▶ [Task item]: Please give the count of lines below with the string "else" in them, and no other words.
..............................
$ cat config.mk
export PLATFORM = sky130hd
export DESIGN_NAME = alu_resp_flat
export DESIGN_NICKNAME = d
export VERILOG_FILES = /design/src/rtl/alu_resp_if.sv /design/src/rtl/alu_resp.sv /design/src/flat_wrapper.sv
export SDC_FILE = /design/constraint.sdc
export NUM_CORES = 1
export LEC_CHECK = 0
export ABC_CLOCK_PERIOD_IN_PS = 3730
export BUFFER_PORTS_ARGS = -buffer_cell sky130_fd_sc_hd__buf_4
export CORE_ASPECT_RATIO = 0.8
export CORE_MARGIN = 2
export CORE_UTILIZATION = 55
export CTS_CLUSTER_SIZE = 28
export DETAILED_ROUTE_END_ITERATION = 10
export PLACE_DENSITY = 0.77
export SLEW_MARGIN = 20
export SYNTH_ARGS = -nofsm -noshare
export SYNTH_HDL_FRONTEND = slang
export SYNTH_SLANG_ARGS = --single-unit
$ cat constraint.sdc
create_clock -name clk -period 3.73 [get_ports clk]
set_clock_uncertainty 0.2 [all_clocks]
set_input_delay 0.1865 -clock clk [delete_from_list [all_inputs] [get_ports clk]]
set_output_delay 0.1865 -clock clk [all_outputs]
set_load 0.02 [all_outputs]
$ cat src/rtl/alu_resp_if.sv
// alu_resp_if: request/response channel bundle for alu_resp.
// The requester uses the master modport and alu_resp uses the slave modport.
interface alu_resp_if #(
  parameter int unsigned TAG_W = 4
) ();
  logic             req_valid;
  logic             req_ready;
  logic [31:0]      req_a;
  logic [31:0]      req_b;
  logic [2:0]       req_aluc;
  logic [TAG_W-1:0] req_tag;
  logic             rsp_valid;
  logic             rsp_ready;
  logic [31:0]      rsp_data;
  logic             rsp_zero;
  logic             rsp_over;
  logic [TAG_W-1:0] rsp_tag;

  modport master (
    output req_valid, req_a, req_b, req_aluc, req_tag, rsp_ready,
    input  req_ready, rsp_valid, rsp_data, rsp_zero, rsp_over, rsp_tag
  );

  modport slave (
    input  req_valid, req_a, req_b, req_aluc, req_tag, rsp_ready,
    output req_ready, rsp_valid, rsp_data, rsp_zero, rsp_over, rsp_tag
  );
endinterface

$ cat src/rtl/alu_resp.sv
// alu_resp: one-stage pipelined ALU whose results drain through a DEPTH-entry FIFO.
// Define ALU_RESP_STATS_EN to build the ops_done response counter; otherwise it reads 0.
module alu_resp #(
  parameter int unsigned DEPTH = 4,
  parameter int unsigned TAG_W = 4
) (
  input  logic        clk,
  input  logic        rst_n,
  alu_resp_if.slave   bus,
  output logic [15:0] ops_done
);

  localparam int unsigned DATA_W = 32;
  localparam int unsigned PTR_W  = $clog2(DEPTH);
  localparam int unsigned CNT_W  = PTR_W + 1;
  localparam int unsigned OCC_W  = CNT_W + 1;

  typedef enum logic [2:0] {
    OP_ADD  = 3'd0,
    OP_SUB  = 3'd1,
    OP_AND  = 3'd2,
    OP_OR   = 3'd3,
    OP_XOR  = 3'd4,
    OP_NOR  = 3'd5,
    OP_SLT  = 3'd6,
    OP_SLTU = 3'd7
  } op_e;

  typedef struct packed {
    logic [DATA_W-1:0] a;
    logic [DATA_W-1:0] b;
    logic [2:0]        aluc;
    logic [TAG_W-1:0]  tag;
  } req_t;

  typedef struct packed {
    logic [TAG_W-1:0]  tag;
    logic              over;
    logic              zero;
    logic [DATA_W-1:0] data;
  } rsp_t;

  // Pipeline and FIFO state.
  logic             s1_valid_q, s1_valid_d;
  req_t             s1_q, s1_d;
  rsp_t             fifo_q [DEPTH];
  logic [PTR_W-1:0] wr_ptr_q, wr_ptr_d;
  logic [PTR_W-1:0] rd_ptr_q, rd_ptr_d;
  logic [CNT_W-1:0] count_q, count_d;
  logic             req_ready_q, req_ready_d;
  logic             rsp_valid_q, rsp_valid_d;

  logic             accept;
  logic             push;
  logic             pop;
  logic [OCC_W-1:0] occ_d;

  logic [DATA_W-1:0] sum;
  logic [DATA_W-1:0] diff;
  logic [DATA_W-1:0] res;
  logic              res_over;
  rsp_t              res_entry;

  // ALU evaluated from the S1 operand register, written straight into the FIFO tail.
  always_comb begin
    res      = '0;
    res_over = 1'b0;
    sum      = s1_q.a + s1_q.b;
    diff     = s1_q.a - s1_q.b;
    case (op_e'(s1_q.aluc))
      OP_ADD: begin
        res      = sum;
        res_over = (s1_q.a[DATA_W-1] == s1_q.b[DATA_W-1]) &&
                   (sum[DATA_W-1] != s1_q.a[DATA_W-1]);
      end
      OP_SUB: begin
        res      = diff;
        res_over = (s1_q.a[DATA_W-1] != s1_q.b[DATA_W-1]) &&
                   (diff[DATA_W-1] != s1_q.a[DATA_W-1]);
      end
      OP_AND:  res = s1_q.a & s1_q.b;
      OP_OR:   res = s1_q.a | s1_q.b;
      OP_XOR:  res = s1_q.a ^ s1_q.b;
      OP_NOR:  res = ~(s1_q.a | s1_q.b);
      OP_SLT:  res = {31'd0, ($signed(s1_q.a) < $signed(s1_q.b))};
      OP_SLTU: res = {31'd0, (s1_q.a < s1_q.b)};
      default: res = '0;
    endcase
    res_entry.tag  = s1_q.tag;
    res_entry.over = res_over;
    res_entry.zero = (res == '0);
    res_entry.data = res;
  end

  // Handshakes and next-state bookkeeping; ready and valid come only from registers.
  always_comb begin
    accept      = bus.req_valid && req_ready_q;
    push        = s1_valid_q;
    pop         = rsp_valid_q && bus.rsp_ready;

    s1_valid_d  = accept;
    s1_d        = s1_q;
    if (accept) begin
      s1_d.a    = bus.req_a;
      s1_d.b    = bus.req_b;
      s1_d.aluc = bus.req_aluc;
      s1_d.tag  = bus.req_tag;
    end

    wr_ptr_d    = wr_ptr_q + PTR_W'(push);
    rd_ptr_d    = rd_ptr_q + PTR_W'(pop);
    count_d     = count_q + CNT_W'(push) - CNT_W'(pop);
    occ_d       = OCC_W'(count_d) + OCC_W'(s1_valid_d);
    req_ready_d = (occ_d < OCC_W'(DEPTH));
    rsp_valid_d = (count_d != '0);
  end

  always_ff @(posedge clk or negedge rst_n) begin
    if (!rst_n) begin
      s1_valid_q  <= 1'b0;
      s1_q        <= '0;
      wr_ptr_q    <= '0;
      rd_ptr_q    <= '0;
      count_q     <= '0;
      req_ready_q <= 1'b0;
      rsp_valid_q <= 1'b0;
    end else begin
      s1_valid_q  <= s1_valid_d;
      s1_q        <= s1_d;
      wr_ptr_q    <= wr_ptr_d;
      rd_ptr_q    <= rd_ptr_d;
      count_q     <= count_d;
      req_ready_q <= req_ready_d;
      rsp_valid_q <= rsp_valid_d;
    end
  end

  // Entries are cleared on reset so the idle head reads as all zeros.
  always_ff @(posedge clk or negedge rst_n) begin
    if (!rst_n) begin
      for (int i = 0; i < int'(DEPTH); i++) begin
        fifo_q[i] <= '0;
      end
    end else if (push) begin
      fifo_q[wr_ptr_q] <= res_entry;
    end
  end

  assign bus.req_ready = req_ready_q;
  assign bus.rsp_valid = rsp_valid_q;
  assign bus.rsp_data  = fifo_q[rd_ptr_q].data;
  assign bus.rsp_zero  = fifo_q[rd_ptr_q].zero;
  assign bus.rsp_over  = fifo_q[rd_ptr_q].over;
  assign bus.rsp_tag   = fifo_q[rd_ptr_q].tag;

`ifdef ALU_RESP_STATS_EN
  logic [15:0] ops_done_q;

  always_ff @(posedge clk or negedge rst_n) begin
    if (!rst_n) begin
      ops_done_q <= '0;
    end else if (pop) begin
      ops_done_q <= ops_done_q + 16'd1;
    end
  end

  assign ops_done = ops_done_q;
`else
  assign ops_done = 16'd0;
`endif

  // Occupancy bookkeeping must never overrun the FIFO or desync valid from count.
  a_no_overflow: assert property (@(posedge clk) disable iff (!rst_n)
    !(push && !pop && (count_q == CNT_W'(DEPTH))));
  a_valid_tracks_count: assert property (@(posedge clk) disable iff (!rst_n)
    rsp_valid_q == (count_q != '0));

endmodule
..............................
▶ [Solution to this exercise]: 4